Because the plaintiffs had failed to allege that their particular communications were intercepted, they failed to establish standing or state claims for laws that require a reasonable expectation of privacy. In a revised second amended complaint, the plaintiffs sought to remedy the defects by adding factual allegations regarding their use of Siri-enabled devices. Specific allegations were made that one plaintiff observed Siri activating while having a private conversation in his bedroom while another asserts that he received targeted advertising tailored to his medical condition after talking to his doctor in the presence of his device. (at p. 3) Judge White held that, drawing all inferences in favour of the plaintiffs at this stage of the proceedings, “the complaint plausibly alleges that targeted advertising arose from Siri interception, rather than another commercial auditory interception device.” (at p. 4) On a motion to dismiss, the court’s inquiry is limited to the allegations in the complaint which are accepted as true and construed in the light most favourable to the plaintiff. Judge White concluded that the plaintiffs adequately alleged standing for purposes of the privacy claims and the standard had been met.

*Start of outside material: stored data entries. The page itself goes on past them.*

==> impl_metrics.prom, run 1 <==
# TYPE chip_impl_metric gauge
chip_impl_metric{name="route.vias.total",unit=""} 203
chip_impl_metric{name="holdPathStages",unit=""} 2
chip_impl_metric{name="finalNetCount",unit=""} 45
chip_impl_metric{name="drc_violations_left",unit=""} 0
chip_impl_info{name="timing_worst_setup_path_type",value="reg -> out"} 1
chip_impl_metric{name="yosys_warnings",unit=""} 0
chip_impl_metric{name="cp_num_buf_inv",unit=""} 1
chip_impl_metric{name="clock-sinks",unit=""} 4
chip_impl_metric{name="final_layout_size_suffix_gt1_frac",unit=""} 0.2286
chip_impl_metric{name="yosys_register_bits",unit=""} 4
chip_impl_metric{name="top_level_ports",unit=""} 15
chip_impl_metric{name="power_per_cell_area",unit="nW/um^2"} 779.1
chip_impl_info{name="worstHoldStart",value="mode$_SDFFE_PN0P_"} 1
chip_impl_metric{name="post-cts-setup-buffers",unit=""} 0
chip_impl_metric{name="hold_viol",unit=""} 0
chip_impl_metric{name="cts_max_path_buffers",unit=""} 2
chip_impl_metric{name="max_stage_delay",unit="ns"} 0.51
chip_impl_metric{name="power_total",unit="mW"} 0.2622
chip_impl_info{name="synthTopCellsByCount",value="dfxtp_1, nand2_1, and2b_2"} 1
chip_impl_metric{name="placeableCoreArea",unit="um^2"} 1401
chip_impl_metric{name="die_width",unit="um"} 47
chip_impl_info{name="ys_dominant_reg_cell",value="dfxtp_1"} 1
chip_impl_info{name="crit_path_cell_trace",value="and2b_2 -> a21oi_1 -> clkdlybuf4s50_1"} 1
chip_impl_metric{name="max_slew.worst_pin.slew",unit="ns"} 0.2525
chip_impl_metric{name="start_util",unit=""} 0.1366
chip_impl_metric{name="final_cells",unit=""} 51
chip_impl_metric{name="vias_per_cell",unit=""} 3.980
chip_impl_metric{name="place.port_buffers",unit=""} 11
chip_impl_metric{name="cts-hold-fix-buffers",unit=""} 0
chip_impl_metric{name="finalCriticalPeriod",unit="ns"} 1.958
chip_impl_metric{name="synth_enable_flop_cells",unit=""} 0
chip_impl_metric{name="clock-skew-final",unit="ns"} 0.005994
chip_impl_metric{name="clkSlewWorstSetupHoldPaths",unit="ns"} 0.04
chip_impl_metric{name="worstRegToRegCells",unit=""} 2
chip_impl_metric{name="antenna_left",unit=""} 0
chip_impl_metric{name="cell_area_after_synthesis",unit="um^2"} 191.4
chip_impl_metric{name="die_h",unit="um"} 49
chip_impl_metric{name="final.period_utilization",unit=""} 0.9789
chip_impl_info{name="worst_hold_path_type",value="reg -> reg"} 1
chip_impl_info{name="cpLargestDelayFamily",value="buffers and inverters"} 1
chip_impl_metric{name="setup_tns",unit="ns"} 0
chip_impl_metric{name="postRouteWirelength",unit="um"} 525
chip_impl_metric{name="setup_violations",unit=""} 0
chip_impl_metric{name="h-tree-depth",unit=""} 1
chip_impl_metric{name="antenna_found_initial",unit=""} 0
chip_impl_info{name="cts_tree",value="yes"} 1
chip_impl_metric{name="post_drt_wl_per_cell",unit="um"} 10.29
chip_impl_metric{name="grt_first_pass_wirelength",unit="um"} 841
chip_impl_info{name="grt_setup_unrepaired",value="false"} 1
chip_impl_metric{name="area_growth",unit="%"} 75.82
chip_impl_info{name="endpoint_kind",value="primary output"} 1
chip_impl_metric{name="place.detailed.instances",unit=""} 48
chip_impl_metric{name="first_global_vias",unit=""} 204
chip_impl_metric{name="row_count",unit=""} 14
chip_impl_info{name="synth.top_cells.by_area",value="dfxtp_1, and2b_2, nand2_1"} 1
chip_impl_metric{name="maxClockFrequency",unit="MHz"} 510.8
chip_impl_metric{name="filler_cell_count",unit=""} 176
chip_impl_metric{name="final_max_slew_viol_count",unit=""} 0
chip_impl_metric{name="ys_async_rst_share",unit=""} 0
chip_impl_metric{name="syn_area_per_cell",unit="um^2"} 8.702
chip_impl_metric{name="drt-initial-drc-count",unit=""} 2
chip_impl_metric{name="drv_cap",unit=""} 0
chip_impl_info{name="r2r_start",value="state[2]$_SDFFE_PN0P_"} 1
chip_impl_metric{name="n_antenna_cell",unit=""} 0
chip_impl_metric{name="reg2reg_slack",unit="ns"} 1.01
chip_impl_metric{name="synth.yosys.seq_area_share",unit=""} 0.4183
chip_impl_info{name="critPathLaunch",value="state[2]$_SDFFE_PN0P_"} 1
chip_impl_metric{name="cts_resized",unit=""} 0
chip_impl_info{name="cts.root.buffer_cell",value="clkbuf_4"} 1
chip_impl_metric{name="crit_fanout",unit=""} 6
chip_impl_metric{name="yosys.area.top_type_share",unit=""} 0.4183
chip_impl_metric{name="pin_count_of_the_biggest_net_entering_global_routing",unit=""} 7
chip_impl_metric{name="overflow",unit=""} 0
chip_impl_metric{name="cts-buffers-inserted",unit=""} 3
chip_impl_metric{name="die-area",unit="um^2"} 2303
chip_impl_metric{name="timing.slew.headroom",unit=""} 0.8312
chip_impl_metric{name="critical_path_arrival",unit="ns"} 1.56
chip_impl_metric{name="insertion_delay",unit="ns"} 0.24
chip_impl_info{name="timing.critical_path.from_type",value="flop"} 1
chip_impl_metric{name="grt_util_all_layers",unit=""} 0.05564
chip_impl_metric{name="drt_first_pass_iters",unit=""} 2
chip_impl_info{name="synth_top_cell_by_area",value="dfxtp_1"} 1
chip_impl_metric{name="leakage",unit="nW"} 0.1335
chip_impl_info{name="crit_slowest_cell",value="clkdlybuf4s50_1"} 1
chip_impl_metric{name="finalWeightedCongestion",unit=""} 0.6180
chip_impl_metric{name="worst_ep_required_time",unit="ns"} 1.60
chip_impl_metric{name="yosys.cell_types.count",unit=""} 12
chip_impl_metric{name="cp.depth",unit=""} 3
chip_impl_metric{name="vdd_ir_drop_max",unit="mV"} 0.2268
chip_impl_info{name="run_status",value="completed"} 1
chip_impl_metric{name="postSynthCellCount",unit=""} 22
===== src/rtl/bist_pkg.sv =====
// Shared definitions for the March C- memory BIST sequencer.
// Holds the FSM encoding, element indices and per-element operation table.
package bist_pkg;

    localparam int unsigned ELEM_W   = 3;
    localparam int unsigned N_ELEMS  = 6;

    typedef enum logic [1:0] {
        ST_IDLE  = 2'd0,
        ST_RUN   = 2'd1,
        ST_DRAIN = 2'd2,
        ST_DONE  = 2'd3
    } state_t;

    localparam logic [ELEM_W-1:0] E0 = 3'd0;
    localparam logic [ELEM_W-1:0] E1 = 3'd1;
    localparam logic [ELEM_W-1:0] E2 = 3'd2;
    localparam logic [ELEM_W-1:0] E3 = 3'd3;
    localparam logic [ELEM_W-1:0] E4 = 3'd4;
    localparam logic [ELEM_W-1:0] E5 = 3'd5;

    // Element table, one bit per element index:
    // E0 up(w0) E1 up(r0,w1) E2 up(r1,w0) E3 down(r0,w1) E4 down(r1,w0) E5 up(r0)
    localparam logic [N_ELEMS-1:0] ELEM_DOWN   = 6'b011000;
    localparam logic [N_ELEMS-1:0] ELEM_HAS_RD = 6'b111110;
    localparam logic [N_ELEMS-1:0] ELEM_HAS_WR = 6'b011111;
    localparam logic [N_ELEMS-1:0] ELEM_RD_VAL = 6'b010100;
    localparam logic [N_ELEMS-1:0] ELEM_WR_VAL = 6'b001010;

endpackage


===== src/rtl/bist_addr_ctr.sv =====
// Up/down address counter for the March sequencer.
// Load presets the start address for the chosen direction; c_out flags the terminal address.
module bist_addr_ctr #(
    parameter int unsigned ADDR_W = 4
) (
    input  logic              clk,
    input  logic              rst,
    input  logic              i_load,
    input  logic              i_load_down,
    input  logic              i_en,
    output logic [ADDR_W-1:0] o_cnt,
    output logic              c_out
);

    logic [ADDR_W-1:0] r_cnt;
    logic              r_down;

    always_ff @(posedge clk or posedge rst) begin
        if (rst) begin
            r_cnt  <= '0;
            r_down <= 1'b0;
        end else if (i_load) begin
            r_cnt  <= i_load_down ? '1 : '0;
            r_down <= i_load_down;
        end else if (i_en) begin
            r_cnt  <= r_down ? (r_cnt - ADDR_W'(1)) : (r_cnt + ADDR_W'(1));
        end
    end

    assign o_cnt = r_cnt;
    assign c_out = r_down ? (r_cnt == '0) : (r_cnt == '1);

endmodule


===== src/rtl/bist_march_seq.sv =====
// March C- BIST sequencer: one memory op per cycle, read compare one cycle later,
// first-mismatch capture and early termination.
module bist_march_seq
    import bist_pkg::*;
#(
    parameter int unsigned ADDR_W = 4,
    parameter int unsigned DATA_W = 8
) (
    input  logic              clk,
    input  logic              rst,
    input  logic              start,
    input  logic [DATA_W-1:0] mem_rdata,
    output logic [ADDR_W-1:0] mem_addr,
    output logic              mem_we,
    output logic              mem_re,
    output logic [DATA_W-1:0] mem_wdata,
    output logic              busy,
    output logic              done,
    output logic              fail,
    output logic [ADDR_W-1:0] fail_addr,
    output logic [2:0]        fail_elem
);

    state_t              r_state;
    state_t              w_nxt_state;
    logic [ELEM_W-1:0]   r_elem;
    logic [ELEM_W-1:0]   w_nxt_elem;
    logic [ELEM_W-1:0]   w_elem_inc;
    logic                r_phase;
    logic                w_nxt_phase;
    logic                w_issue;
    logic                w_start_ok;
    logic                w_mismatch;

    logic                w_ctr_load;
    logic                w_ctr_load_down;
    logic                w_ctr_en;
    logic                w_ctr_tc;
    logic [ADDR_W-1:0]   w_ctr_cnt;

    logic                w_nxt_we;
    logic                w_nxt_re;
    logic [DATA_W-1:0]   w_nxt_wdata;
    logic [DATA_W-1:0]   w_nxt_exp;

    logic                r_we;
    logic                r_re;
    logic [DATA_W-1:0]   r_wdata;
    logic [DATA_W-1:0]   r_exp;
    logic                r_cmp_pend;
    logic [DATA_W-1:0]   r_cmp_exp;
    logic [ADDR_W-1:0]   r_cmp_addr;
    logic [ELEM_W-1:0]   r_cmp_elem;
    logic                r_busy;
    logic                r_done;
    logic                r_fail;
    logic [ADDR_W-1:0]   r_fail_addr;
    logic [ELEM_W-1:0]   r_fail_elem;

    bist_addr_ctr #(.ADDR_W(ADDR_W)) u_addr_ctr (
        .clk         (clk),
        .rst         (rst),
        .i_load      (w_ctr_load),
        .i_load_down (w_ctr_load_down),
        .i_en        (w_ctr_en),
        .o_cnt       (w_ctr_cnt),
        .c_out       (w_ctr_tc)
    );

    always_ff @(posedge clk or posedge rst) begin
        if (rst) r_state <= ST_IDLE;
        else     r_state <= w_nxt_state;
    end

    // Sequencing: advance phase, address, or element after each issued op.
    always_comb begin
        w_nxt_state     = r_state;
        w_nxt_elem      = r_elem;
        w_nxt_phase     = r_phase;
        w_issue         = 1'b0;
        w_ctr_load      = 1'b0;
        w_ctr_load_down = 1'b0;
        w_ctr_en        = 1'b0;
        w_elem_inc      = r_elem + ELEM_W'(1);
        w_start_ok      = (r_state == ST_IDLE || r_state == ST_DONE) && start;
        w_mismatch      = r_cmp_pend && (mem_rdata != r_cmp_exp);

        case (r_state)
            ST_IDLE, ST_DONE: begin
                if (start) begin
                    w_nxt_state     = ST_RUN;
                    w_nxt_elem      = E0;
                    w_nxt_phase     = 1'b0;
                    w_issue         = 1'b1;
                    w_ctr_load      = 1'b1;
                    w_ctr_load_down = ELEM_DOWN[E0];
                end
            end
            ST_RUN: begin
                if (w_mismatch) begin
                    w_nxt_state = ST_DONE;
                end else if (ELEM_HAS_RD[r_elem] && ELEM_HAS_WR[r_elem] && !r_phase) begin
                    w_nxt_phase = 1'b1;
                    w_issue     = 1'b1;
                end else if (!w_ctr_tc) begin
                    w_nxt_phase = 1'b0;
                    w_ctr_en    = 1'b1;
                    w_issue     = 1'b1;
                end else if (r_elem == E5) begin
                    w_nxt_state = ST_DRAIN;
                end else begin
                    w_nxt_elem      = w_elem_inc;
                    w_nxt_phase     = 1'b0;
                    w_issue         = 1'b1;
                    w_ctr_load      = 1'b1;
                    w_ctr_load_down = ELEM_DOWN[w_elem_inc];
                end
            end
            ST_DRAIN: w_nxt_state = ST_DONE;
            default:  w_nxt_state = ST_IDLE;
        endcase
    end

    // Decode the op to be presented next cycle from the next element/phase.
    always_comb begin
        w_nxt_re    = w_issue && ELEM_HAS_RD[w_nxt_elem] && !w_nxt_phase;
        w_nxt_we    = w_issue && !w_nxt_re;
        w_nxt_wdata = (w_nxt_we && ELEM_WR_VAL[w_nxt_elem]) ? '1 : '0;
        w_nxt_exp   = ELEM_RD_VAL[w_nxt_elem] ? '1 : '0;
    end

    always_ff @(posedge clk or posedge rst) begin
        if (rst) begin
            r_elem      <= '0;
            r_phase     <= 1'b0;
            r_we        <= 1'b0;
            r_re        <= 1'b0;
            r_wdata     <= '0;
            r_exp       <= '0;
            r_cmp_pend  <= 1'b0;
            r_cmp_exp   <= '0;
            r_cmp_addr  <= '0;
            r_cmp_elem  <= '0;
            r_busy      <= 1'b0;
            r_done      <= 1'b0;
            r_fail      <= 1'b0;
            r_fail_addr <= '0;
            r_fail_elem <= '0;
        end else begin
            r_elem     <= w_nxt_elem;
            r_phase    <= w_nxt_phase;
            r_we       <= w_nxt_we;
            r_re       <= w_nxt_re;
            r_wdata    <= w_nxt_wdata;
            if (w_nxt_re) r_exp <= w_nxt_exp;
            // Capture the read in flight so it is compared when its data returns.
            r_cmp_pend <= r_re && (w_nxt_state == ST_RUN || w_nxt_state == ST_DRAIN);
            r_cmp_exp  <= r_exp;
            r_cmp_addr <= w_ctr_cnt;
            r_cmp_elem <= r_elem;
            r_busy     <= (w_nxt_state == ST_RUN || w_nxt_state == ST_DRAIN);
            r_done     <= (w_nxt_state == ST_DONE);
            if (w_start_ok) begin
                r_fail      <= 1'b0;
                r_fail_addr <= '0;
                r_fail_elem <= '0;
            end else if (w_mismatch && !r_fail) begin
                r_fail      <= 1'b1;
                r_fail_addr <= r_cmp_addr;
                r_fail_elem <= r_cmp_elem;
            end
        end
    end

    assign mem_addr  = w_ctr_cnt;
    assign mem_we    = r_we;
    assign mem_re    = r_re;
    assign mem_wdata = r_wdata;
    assign busy      = r_busy;
    assign done      = r_done;
    assign fail      = r_fail;
    assign fail_addr = r_fail_addr;
    assign fail_elem = r_fail_elem;

endmodule


===== config.mk =====
export PLATFORM = sky130hd
export DESIGN_NAME = bist_march_seq
export DESIGN_NICKNAME = d
export VERILOG_FILES = /design/src/rtl/bist_pkg.sv /design/src/rtl/bist_addr_ctr.sv /design/src/rtl/bist_march_seq.sv
export SDC_FILE = /design/constraint.sdc
export NUM_CORES = 1
export LEC_CHECK = 0
export ABC_AREA = 1
export CORE_MARGIN = 2
export CORE_UTILIZATION = 51
export CTS_CLUSTER_DIAMETER = 30
export CTS_CLUSTER_SIZE = 10
export DETAILED_ROUTE_END_ITERATION = 8
export MAX_ROUTING_LAYER = met4
export PLACE_DENSITY_LB_ADDON = 0.3
export REMOVE_ABC_BUFFERS = 1
export SLEW_MARGIN = 5
export SYNTH_ARGS = -nofsm -noshare
export SYNTH_HDL_FRONTEND = slang
export SYNTH_SLANG_ARGS = --single-unit

===== constraint.sdc =====
create_clock -name clk -period 2.6 [get_ports clk]
set_input_delay 0.52 -clock clk [delete_from_list [all_inputs] [get_ports clk]]
set_output_delay 0.52 -clock clk [all_outputs]
set_load 0.01 [all_outputs]

==> summary.md <==
| Metric | Value |
|---|---|
| R2R setup slack | 0.44 ns |
| Post-synthesis compound-gate area fraction | 10.66% |
| Clock Latency Late Sink | 0.35 ns |
| Vias per inst | 4.990 |
| Root Buffer | clkbuf_4 |
| Clock transition at path regs | 0.11 ns |
| CP cell instances | inv_1 -> ha_1 -> inv_1 -> o21ai_2 -> nand3_1 -> nand2_2 -> o21ai_0 -> a21oi_1 -> a21o_1 -> ha_1 -> nand2_1 -> inv_1 |
| Worst path arrival time | 2.42 ns |
| Multi-input combinational cell area | 789.5 µm² |
| Gr usage total | 20.42% |
| CP peak stage delay | 0.52 ns |
| Total grt overflow | 0 |
| Dpl hpwl | 2585 µm |
| Boundary Pins | 35 |
| Mux share of post-synthesis cell area | 0% |
| Initial DRC count | 81 |
| Seq cells post-synth | 34 |
| Final min period | 2.162 ns |
| Synth Instances | 217 |
| Synth Area in Simple Gates | 23.35% |
| Achievable Freq | 462.6 MHz |
| Drt pass-1 iters | 4 |
| Rows | 21 |
| Status | finished clean |
| Startpoint types | register |
| Non-filler cells, final | 299 |
| Crit path kind | reg2reg |
| Via count of the first global-routing pass | 1385 |
| CTS tree | done |
| Layout fillers | 287 |
| Leading area contributor after synthesis | dfrtp_1 |
| CTS resizes | 0 |
| Via count | 1492 |
| Post-Route WL | 3529 µm |
| Synth cell types | 31 |
| Global-route wire length before repair | 6230 µm |
| DRC viols | 0 |
| Critical Path RT | 2.85 ns |
| Layout Skew | 0.01141 ns |
| Chip Width | 64.30 µm |
| PortBufs | 34 |
| Slowest cell on crit path | dfrtp_1 |
| Largest family of logic cells by synthesized area | simple AND/OR/NAND/NOR gates |
| Slew Limit Fails | 0 |
| Top-area cell type share of the netlist area | 45.88% |
| Placed Instances | 291 |
| Rel. slew slack | 71.82% |
| RSZ-0062 raised after global routing | no |
| Core area | 3416 µm² |
| Worst VDD drop | 0.5895 mV |
| Most used cell along the critical path | inv_1 |
| Critical path buffer and inverter count | 3 |
| Leading post-synthesis cells by cell area | dfrtp_1 46%, inv_1 7.1%, nand2_1 7.1% |
| Drt wl/cell | 11.80 µm |
| Post-Syn Area per Cell | 8.545 µm² |
| Routed Antenna Nets | 0 |
| CTS sink count | 34 |
| Die Height | 64.30 µm |
| CTS buffer count | 5 |
| # diodes | 0 |
| Crit. End Element | register |
| Post-Syn Area | 1854 µm² |
| Max Buffers Root-to-Sink | 2 |
| Sequential area share after synthesis | 45.88% |
| Share of cells above drive strength 1 | 13.83% |
| Commonest cells after routing, fill and taps aside | 35 x inv_1, 35 x nand2_1, 34 x dfrtp_1, 34 x clkdlybuf4s50_1, 19 x nor2_1 |
| Yosys warning count | 0 |
| Setup-failing EPs final | 0 |
| MaxCap Viol Count | 0 |
| Post-CTS Setup Inserts | 0 |
| XOR/XNOR share of the synthesized area | 1.417% |
| Final setup TNS | 0 ns |
| Pin count of the biggest net entering global routing | 35 |
| Register area | 850.8 µm² |
| Nets | 273 |
| Initial Util | 54.29% |
| Post-Synth Adder-Cell Area | 7.152% |
| H-tree depth | 2 |
| Critical path's top delay family | adder cells |
| Area growth syn-to-layout | 24.76% |
| DP Worst Slack | 0.1919 ns |
| Final hold viol count | 0 |
| Final worst-path cycle share | 83.14% |
| Crit path max fanout | 8 |
| Worst Hold Class | reg2reg |
| Tightest Pin Transition | 0.4227 ns |
| Initial antenna violation count | 0 |
| Leakage | 0.001169 µW |
| Placer Congestion | 0.8775 |
| Die area | 4134 µm² |
| Pwr dens | 1124 nW/µm² |
| Hold-fix buffers at CTS | 0 |
| Worst Slack Setup Final | 0.4384 ns |
-- synth_stat cells --
master / instances
inv_1: 35
nand2_1: 35
dfrtp_1: 34
nor2_1: 19
nand3_1: 18
o21ai_0: 13
ha_1: 9
nand2_2: 8
buf_4: 7
a21oi_1: 4
inv_2: 4
nand3_2: 4
o21ai_1: 4
nor2_2: 3
o21ai_2: 3
xnor2_1: 2
a21boi_0: 1
a21boi_1: 1
a21o_1: 1
a22oi_1: 1
a31oi_1: 1
and2_0: 1
buf_6: 1
clkbuf_1: 1
fa_1: 1
nand3b_1: 1
nor2_4: 1
o2111ai_1: 1
o31ai_4: 1
or2_0: 1
xor2_1: 1
-- metal layers --
layer / vias to the layer above / routed length, µm / global-route usage [%]
met2: 40 / 1681 / 30.73
met5: - / 0 / -
met4: 0 / 76 / 9.574
li1: 749 / - / -
met3: 6 / 223 / 6.162
met1: 697 / 1547 / 25.29
-- metrics by stage --
| step | power, µW | instance area, µm² | utilization (%) | hold WS (ns) |
|---|---|---|---|---|
| 2_1_floorplan | 1669 | 1787 | - | 0.3537 |
| 3_3_place_gp | 2084 | 2207 | 64.62 | 0.3650 |
| 3_5_place_dp | 2113 | 2207 | 64.62 | 0.3670 |
| 4_1_cts | 2624 | 2313 | 67.73 | 0.3966 |
| 5_1_grt | 2840 | 2313 | 67.73 | 0.4127 |
| 6_report | 2600 | 2313 | 67.73 | 0.3977 |
-- area by class of cell --
cell class                      instances  share of cell area [%]
Sequential cell                        34                   36.78
Multi-Input combinational cell        135                   34.13
Timing Repair Buffer                   37                   15.68
Inverter                               39                   6.328
Clock inverter                          3                   2.975
Tap cell                               46                   2.488
Clock buffer                            5                   1.622
-- kinds of logic (layout without fill, tap and decap cells) --
logic type | Yosys count | after routing
xor+xnor | 3 | 3
fa+ha+maj | 10 | 10
flops | 34 | 34
compound gates | 31 | 31
buf+inv | 48 | 84
simple gates | 91 | 91
-- worst paths after layout --
path	to	start	cells past startpoint
max	r_cmp_pend	r_elem[0]	12
min	r_cmp_exp[6]	r_exp[6]	0
max reg2reg	r_cmp_pend	r_elem[0]	12
min reg2reg	r_cmp_exp[6]	r_exp[6]	0
max in group asynchronous	r_elem[0]	rst	3
min in group asynchronous	fail	rst	3
-- sequential cells by signal, summed over array words and instances (netlist names), 2 cells and up --
signal and cells:
r_cmp_elem 3, u_addr_ctr.o_cnt 4, fail_addr 4, r_state 2, r_cmp_addr 4, fail_elem 3, r_elem 3
-- where the power goes --
group | internal [µW] | switching, µW | leakage [µW]
Clock | 301 | 191 | 0.0000554
Combinational | 543 | 697 | 0.000675
Sequential | 721 | 148 | 0.000439
Note: power is estimated with default switching activity, not from simulation.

Judge White emphasized, however, that the allegations regarding dissemination remained sparse. Nevertheless, because the information regarding the review of Siri recordings by third party contractors lies exclusively in Apple’s possession, the allegations made by the plaintiffs were sufficient at this stage. A plaintiff is not precluded from pleading facts based upon information and belief “where the facts are peculiarly within the possession and control of the defendant.” See e.g., Bell Atlantic Corp. v. Twombly, 550 U.S. 544, 555 (2007); and, Soo Park v. Thompson, 851 F.3d 910, 928 (9th Cir. 2017)

4. Conclusion

The recent ruling in Lopez followed a ruling in a similar putative consumer class action involving Google Assistant filed in the same court on July 26, 2019. Originally styled as Asif Kumandan et al v. Google LLC et al, the Google litigation involves three separate cases that have now been consolidated as In Re Google Assistant Privacy Litigation. (here) The genesis of the allegations dates back to July 10, 2019, when VRT NWS, a Belgian media outlet, released the story that “thousands of [Google] employees” were systematically listening to audio files recorded by Google Home smart speakers and the Google Assistant smartphone app from devices around the world. The files included audio that did not contain a “hot word”. The plaintiffs allege that Google Assistant may be activated when it misinterprets a “hot word” that triggers a “false accept”. They claim that Google does not destroy the audio recordings but retains them for personalized advertising and to analyze the accuracy of Google Assistant. The case recently survived a motion to dismiss in a ruling by Judge Beth Labson Freeman filed on July 7, 2021. (here)

Some of the strongest laws governing wiretapping in the United States are in California. Absent the consent of all parties, interception of a private communication may not only be inadmissible in court but may also constitute a crime. It is illegal for anyone to eavesdrop on or record a confidential communication without the consent of all parties to the communication. California is therefore known as a “two-party” state distinct from the weaker protection in jurisdictions such as Canada that permit “one-party” consent unless the originator or recipient of the communication is an agent of the state. Although many lawyers recognize that civil liability is difficult to prove in these cases, the potential of criminal liability and the prospect of multiplier damages heighten the seriousness of potential consequences for many defendants. The risk for a defendant with deep pockets, however, may simply lie in crossing swords with robust privacy laws. Just how much does Apple want a judicial answer to the question – is Siri an illegal wiretap?